* **To do**
For the word "enum", count the lines of the data that include it and give only the total.

* **Excerpted data**
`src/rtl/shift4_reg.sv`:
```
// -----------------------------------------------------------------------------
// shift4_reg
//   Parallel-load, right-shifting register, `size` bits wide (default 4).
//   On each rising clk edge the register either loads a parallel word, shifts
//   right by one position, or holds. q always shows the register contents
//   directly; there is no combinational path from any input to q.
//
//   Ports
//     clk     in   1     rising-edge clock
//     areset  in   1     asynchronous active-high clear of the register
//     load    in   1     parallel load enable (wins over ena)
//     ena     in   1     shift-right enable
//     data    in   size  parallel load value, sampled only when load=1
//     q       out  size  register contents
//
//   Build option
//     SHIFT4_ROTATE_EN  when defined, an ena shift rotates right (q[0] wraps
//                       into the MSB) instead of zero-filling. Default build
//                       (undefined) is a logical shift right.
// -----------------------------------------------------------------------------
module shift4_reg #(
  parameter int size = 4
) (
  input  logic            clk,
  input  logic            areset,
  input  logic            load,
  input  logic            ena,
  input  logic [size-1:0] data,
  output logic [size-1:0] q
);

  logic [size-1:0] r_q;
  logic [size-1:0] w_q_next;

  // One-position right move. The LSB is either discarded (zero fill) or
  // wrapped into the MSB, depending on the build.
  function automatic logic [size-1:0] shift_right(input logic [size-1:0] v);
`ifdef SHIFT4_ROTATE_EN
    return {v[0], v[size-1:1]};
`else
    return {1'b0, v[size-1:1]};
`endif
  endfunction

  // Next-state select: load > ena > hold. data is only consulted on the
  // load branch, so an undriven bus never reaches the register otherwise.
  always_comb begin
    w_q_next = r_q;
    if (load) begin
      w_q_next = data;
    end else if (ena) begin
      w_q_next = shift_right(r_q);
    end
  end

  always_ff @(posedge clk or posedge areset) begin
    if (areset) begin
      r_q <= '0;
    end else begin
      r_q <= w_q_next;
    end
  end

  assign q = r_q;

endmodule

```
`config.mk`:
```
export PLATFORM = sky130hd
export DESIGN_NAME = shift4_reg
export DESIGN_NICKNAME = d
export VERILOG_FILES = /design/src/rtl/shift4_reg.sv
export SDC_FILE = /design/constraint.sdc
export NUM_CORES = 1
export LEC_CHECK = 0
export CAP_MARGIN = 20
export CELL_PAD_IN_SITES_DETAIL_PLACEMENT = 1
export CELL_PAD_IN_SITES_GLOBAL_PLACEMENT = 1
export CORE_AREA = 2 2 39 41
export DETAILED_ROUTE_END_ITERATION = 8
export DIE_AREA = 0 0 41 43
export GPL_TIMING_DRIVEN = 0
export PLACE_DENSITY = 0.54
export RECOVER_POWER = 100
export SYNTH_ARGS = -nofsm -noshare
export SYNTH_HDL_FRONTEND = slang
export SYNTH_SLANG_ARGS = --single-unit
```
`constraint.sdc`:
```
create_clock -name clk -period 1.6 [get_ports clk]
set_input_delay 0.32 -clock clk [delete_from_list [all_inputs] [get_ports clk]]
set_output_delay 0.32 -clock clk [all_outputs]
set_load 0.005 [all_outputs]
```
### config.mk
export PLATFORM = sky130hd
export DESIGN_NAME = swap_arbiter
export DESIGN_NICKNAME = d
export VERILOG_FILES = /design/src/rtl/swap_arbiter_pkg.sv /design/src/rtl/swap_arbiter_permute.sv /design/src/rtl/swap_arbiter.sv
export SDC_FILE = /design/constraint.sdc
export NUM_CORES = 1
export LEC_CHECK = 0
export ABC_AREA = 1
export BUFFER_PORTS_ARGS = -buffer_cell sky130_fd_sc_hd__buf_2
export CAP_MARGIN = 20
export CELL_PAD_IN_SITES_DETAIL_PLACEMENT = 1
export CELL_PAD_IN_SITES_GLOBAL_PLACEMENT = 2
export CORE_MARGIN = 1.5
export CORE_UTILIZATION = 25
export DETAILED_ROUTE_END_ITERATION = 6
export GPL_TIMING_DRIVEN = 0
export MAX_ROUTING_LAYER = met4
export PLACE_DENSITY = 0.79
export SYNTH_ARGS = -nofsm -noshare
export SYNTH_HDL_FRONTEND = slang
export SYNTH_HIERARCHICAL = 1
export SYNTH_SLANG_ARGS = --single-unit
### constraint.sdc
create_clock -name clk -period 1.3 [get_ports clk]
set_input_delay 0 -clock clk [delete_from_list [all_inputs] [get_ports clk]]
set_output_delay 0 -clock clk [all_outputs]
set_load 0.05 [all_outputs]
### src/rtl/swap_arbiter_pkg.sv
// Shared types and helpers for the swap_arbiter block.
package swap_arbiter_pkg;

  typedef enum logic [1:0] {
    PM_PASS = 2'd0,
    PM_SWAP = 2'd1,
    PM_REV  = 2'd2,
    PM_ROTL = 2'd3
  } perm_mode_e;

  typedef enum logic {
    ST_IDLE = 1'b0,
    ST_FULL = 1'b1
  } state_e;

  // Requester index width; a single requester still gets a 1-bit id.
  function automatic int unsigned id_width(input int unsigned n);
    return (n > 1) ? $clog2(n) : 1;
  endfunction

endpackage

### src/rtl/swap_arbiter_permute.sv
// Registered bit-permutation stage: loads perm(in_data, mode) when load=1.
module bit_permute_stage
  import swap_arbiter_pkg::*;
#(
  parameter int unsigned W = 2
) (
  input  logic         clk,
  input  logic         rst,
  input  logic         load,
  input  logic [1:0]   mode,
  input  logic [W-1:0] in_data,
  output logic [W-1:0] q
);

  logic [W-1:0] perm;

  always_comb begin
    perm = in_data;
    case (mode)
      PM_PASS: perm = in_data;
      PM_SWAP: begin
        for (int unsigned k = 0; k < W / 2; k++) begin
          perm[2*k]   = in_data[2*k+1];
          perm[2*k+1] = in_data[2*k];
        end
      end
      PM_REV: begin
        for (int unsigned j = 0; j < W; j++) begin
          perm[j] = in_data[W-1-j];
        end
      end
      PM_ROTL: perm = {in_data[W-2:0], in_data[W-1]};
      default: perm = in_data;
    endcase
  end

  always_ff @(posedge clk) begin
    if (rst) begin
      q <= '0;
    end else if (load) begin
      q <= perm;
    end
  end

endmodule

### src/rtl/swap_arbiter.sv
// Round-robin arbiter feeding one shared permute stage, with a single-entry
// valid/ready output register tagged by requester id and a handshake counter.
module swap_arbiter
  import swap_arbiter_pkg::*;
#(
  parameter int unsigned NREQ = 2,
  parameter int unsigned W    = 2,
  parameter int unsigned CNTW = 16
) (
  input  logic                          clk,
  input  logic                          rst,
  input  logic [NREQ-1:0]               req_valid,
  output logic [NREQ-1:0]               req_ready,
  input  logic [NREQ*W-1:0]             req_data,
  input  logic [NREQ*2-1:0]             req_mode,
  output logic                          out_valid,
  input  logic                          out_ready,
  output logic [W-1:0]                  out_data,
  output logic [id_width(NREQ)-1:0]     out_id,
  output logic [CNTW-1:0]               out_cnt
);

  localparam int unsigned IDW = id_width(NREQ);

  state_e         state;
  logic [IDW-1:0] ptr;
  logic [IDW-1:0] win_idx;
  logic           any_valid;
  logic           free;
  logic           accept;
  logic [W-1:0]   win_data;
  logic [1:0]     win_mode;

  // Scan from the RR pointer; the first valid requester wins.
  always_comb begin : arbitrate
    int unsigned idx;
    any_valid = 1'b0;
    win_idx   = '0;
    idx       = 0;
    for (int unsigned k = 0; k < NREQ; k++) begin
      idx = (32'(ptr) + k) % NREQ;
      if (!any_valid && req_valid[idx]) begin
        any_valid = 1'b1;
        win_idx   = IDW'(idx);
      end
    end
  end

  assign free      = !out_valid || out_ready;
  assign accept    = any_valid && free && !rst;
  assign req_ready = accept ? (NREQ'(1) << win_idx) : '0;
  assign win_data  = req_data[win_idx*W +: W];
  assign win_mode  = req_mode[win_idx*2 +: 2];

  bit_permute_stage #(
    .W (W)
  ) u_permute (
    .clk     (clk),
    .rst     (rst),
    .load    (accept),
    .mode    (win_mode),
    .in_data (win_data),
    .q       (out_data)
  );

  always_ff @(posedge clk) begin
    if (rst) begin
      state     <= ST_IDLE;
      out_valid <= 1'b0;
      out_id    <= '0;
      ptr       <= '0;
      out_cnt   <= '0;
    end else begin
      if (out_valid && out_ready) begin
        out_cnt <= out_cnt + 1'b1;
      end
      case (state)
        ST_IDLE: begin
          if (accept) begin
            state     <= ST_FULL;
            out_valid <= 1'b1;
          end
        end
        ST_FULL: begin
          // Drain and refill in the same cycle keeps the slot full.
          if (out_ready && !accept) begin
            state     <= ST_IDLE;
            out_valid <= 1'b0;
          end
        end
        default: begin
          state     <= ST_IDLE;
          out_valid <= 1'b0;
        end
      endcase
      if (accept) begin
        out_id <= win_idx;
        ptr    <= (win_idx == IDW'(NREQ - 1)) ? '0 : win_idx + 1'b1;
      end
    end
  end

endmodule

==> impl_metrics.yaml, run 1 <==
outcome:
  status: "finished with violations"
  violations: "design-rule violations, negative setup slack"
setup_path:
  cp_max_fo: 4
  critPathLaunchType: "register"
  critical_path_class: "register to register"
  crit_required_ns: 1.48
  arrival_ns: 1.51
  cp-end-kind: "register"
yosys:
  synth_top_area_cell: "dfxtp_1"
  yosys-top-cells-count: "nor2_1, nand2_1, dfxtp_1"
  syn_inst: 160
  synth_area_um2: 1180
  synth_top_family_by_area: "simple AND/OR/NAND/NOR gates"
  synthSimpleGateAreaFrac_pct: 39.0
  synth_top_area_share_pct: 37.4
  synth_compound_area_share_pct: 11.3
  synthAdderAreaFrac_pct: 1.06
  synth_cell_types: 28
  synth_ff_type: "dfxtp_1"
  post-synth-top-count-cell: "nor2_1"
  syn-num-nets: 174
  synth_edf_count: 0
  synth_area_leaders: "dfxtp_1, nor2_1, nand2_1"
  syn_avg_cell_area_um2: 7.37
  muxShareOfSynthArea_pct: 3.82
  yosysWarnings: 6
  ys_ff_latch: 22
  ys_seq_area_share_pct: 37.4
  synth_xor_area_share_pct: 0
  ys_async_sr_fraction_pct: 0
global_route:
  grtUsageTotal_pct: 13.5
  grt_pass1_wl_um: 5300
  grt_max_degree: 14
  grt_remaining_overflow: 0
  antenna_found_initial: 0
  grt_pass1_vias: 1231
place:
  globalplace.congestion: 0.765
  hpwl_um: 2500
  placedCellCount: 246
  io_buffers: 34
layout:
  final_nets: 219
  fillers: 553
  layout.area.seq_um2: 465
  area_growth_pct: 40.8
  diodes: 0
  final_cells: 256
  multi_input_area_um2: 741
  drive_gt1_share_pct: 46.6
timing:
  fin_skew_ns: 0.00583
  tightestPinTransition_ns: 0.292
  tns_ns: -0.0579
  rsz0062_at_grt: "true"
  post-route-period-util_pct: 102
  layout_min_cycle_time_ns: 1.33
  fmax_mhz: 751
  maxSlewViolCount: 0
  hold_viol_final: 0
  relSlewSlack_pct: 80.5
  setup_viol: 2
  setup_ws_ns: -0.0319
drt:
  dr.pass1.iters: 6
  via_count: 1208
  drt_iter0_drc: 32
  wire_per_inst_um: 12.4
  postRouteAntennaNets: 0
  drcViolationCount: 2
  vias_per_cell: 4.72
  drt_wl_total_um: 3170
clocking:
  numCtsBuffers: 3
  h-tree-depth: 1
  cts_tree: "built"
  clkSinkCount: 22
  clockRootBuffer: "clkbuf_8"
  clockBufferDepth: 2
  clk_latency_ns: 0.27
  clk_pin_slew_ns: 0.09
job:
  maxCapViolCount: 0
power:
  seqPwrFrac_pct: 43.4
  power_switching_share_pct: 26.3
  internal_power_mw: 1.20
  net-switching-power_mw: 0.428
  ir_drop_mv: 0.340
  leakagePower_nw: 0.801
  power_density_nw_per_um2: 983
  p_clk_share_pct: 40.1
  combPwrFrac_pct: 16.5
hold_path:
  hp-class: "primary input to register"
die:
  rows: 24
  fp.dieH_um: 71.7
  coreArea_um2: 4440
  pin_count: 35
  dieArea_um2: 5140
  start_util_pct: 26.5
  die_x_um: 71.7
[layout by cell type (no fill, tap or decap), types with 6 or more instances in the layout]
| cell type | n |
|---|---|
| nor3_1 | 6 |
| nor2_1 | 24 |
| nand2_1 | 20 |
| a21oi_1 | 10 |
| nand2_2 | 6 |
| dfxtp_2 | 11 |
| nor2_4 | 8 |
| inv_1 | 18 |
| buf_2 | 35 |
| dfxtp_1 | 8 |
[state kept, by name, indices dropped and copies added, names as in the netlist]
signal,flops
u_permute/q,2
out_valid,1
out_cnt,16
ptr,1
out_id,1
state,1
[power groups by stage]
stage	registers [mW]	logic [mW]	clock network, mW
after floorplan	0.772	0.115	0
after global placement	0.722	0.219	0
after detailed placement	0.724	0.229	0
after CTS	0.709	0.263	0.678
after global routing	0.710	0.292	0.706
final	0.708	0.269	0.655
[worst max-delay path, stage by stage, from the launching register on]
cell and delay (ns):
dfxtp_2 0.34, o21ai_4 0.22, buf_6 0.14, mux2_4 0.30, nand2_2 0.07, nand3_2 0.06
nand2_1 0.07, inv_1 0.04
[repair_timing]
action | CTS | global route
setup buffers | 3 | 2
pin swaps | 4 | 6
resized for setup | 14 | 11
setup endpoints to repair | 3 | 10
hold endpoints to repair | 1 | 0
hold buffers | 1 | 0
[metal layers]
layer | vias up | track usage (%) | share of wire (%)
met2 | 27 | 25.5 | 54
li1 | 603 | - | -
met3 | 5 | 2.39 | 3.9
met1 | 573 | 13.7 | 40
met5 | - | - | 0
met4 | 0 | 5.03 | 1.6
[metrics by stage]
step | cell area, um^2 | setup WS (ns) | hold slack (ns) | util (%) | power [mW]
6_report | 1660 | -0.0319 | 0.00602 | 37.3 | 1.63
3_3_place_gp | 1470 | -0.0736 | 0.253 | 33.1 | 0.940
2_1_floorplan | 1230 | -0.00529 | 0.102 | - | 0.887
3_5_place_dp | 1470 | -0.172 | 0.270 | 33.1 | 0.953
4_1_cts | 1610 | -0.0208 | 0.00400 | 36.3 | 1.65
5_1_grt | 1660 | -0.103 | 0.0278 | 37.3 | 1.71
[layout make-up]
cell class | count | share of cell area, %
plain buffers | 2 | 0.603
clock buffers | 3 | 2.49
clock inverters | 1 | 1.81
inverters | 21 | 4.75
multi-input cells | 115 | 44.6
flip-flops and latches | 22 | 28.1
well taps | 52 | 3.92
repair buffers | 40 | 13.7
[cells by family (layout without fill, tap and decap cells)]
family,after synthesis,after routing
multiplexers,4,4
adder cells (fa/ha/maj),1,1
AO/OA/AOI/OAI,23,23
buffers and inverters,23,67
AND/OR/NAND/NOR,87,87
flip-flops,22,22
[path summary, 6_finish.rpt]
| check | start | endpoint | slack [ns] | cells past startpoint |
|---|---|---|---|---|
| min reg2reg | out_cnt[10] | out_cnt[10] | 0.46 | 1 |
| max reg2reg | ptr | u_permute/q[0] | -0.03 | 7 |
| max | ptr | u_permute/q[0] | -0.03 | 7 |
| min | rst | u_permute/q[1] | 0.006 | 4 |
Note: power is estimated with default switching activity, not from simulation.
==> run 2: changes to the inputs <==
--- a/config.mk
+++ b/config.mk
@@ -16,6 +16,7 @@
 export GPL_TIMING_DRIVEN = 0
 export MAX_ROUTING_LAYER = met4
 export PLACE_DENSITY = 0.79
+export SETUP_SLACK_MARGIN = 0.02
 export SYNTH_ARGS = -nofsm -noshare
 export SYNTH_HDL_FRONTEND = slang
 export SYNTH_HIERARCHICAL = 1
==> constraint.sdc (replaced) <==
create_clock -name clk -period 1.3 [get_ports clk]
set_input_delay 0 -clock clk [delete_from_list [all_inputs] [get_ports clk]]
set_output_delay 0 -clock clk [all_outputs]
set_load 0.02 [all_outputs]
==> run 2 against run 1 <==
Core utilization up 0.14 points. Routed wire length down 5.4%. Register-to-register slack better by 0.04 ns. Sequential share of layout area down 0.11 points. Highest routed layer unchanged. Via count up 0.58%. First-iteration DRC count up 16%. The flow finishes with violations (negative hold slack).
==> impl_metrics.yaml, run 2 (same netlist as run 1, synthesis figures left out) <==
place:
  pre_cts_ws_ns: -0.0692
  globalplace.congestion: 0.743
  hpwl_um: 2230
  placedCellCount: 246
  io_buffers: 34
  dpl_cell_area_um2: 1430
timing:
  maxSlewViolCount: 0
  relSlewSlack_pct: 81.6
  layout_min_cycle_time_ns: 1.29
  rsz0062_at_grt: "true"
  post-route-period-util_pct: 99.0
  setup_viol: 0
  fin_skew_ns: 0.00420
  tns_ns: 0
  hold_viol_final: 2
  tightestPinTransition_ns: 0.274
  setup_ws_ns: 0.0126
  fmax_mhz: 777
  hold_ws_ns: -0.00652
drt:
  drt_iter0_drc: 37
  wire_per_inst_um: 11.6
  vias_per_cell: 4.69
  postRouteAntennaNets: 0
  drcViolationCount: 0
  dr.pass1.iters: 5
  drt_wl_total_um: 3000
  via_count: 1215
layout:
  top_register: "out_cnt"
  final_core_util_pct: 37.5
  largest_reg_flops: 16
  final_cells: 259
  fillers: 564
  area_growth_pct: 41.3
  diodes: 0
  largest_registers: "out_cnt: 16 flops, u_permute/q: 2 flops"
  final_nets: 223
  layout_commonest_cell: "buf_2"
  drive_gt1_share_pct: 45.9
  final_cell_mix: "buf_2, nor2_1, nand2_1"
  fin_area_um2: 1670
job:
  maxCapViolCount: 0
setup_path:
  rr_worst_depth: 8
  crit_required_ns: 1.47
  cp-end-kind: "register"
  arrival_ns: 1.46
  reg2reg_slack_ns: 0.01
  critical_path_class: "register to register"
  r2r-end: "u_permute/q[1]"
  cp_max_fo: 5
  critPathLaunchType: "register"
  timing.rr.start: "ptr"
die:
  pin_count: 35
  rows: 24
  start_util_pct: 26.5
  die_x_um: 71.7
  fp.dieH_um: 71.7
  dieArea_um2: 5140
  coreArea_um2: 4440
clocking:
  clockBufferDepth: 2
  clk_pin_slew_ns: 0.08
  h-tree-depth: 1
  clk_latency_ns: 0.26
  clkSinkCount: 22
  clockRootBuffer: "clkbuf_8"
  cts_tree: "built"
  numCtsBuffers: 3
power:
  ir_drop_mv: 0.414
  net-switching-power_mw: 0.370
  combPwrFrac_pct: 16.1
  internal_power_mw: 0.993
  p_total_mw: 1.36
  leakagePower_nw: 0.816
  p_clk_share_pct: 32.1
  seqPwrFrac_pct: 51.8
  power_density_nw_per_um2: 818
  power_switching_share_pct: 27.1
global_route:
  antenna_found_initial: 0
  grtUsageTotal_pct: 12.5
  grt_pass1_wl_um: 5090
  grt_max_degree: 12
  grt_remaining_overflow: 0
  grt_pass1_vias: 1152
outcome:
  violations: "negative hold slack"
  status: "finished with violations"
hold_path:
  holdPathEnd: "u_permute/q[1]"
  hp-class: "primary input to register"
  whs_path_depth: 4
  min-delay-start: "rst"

* **Response**
2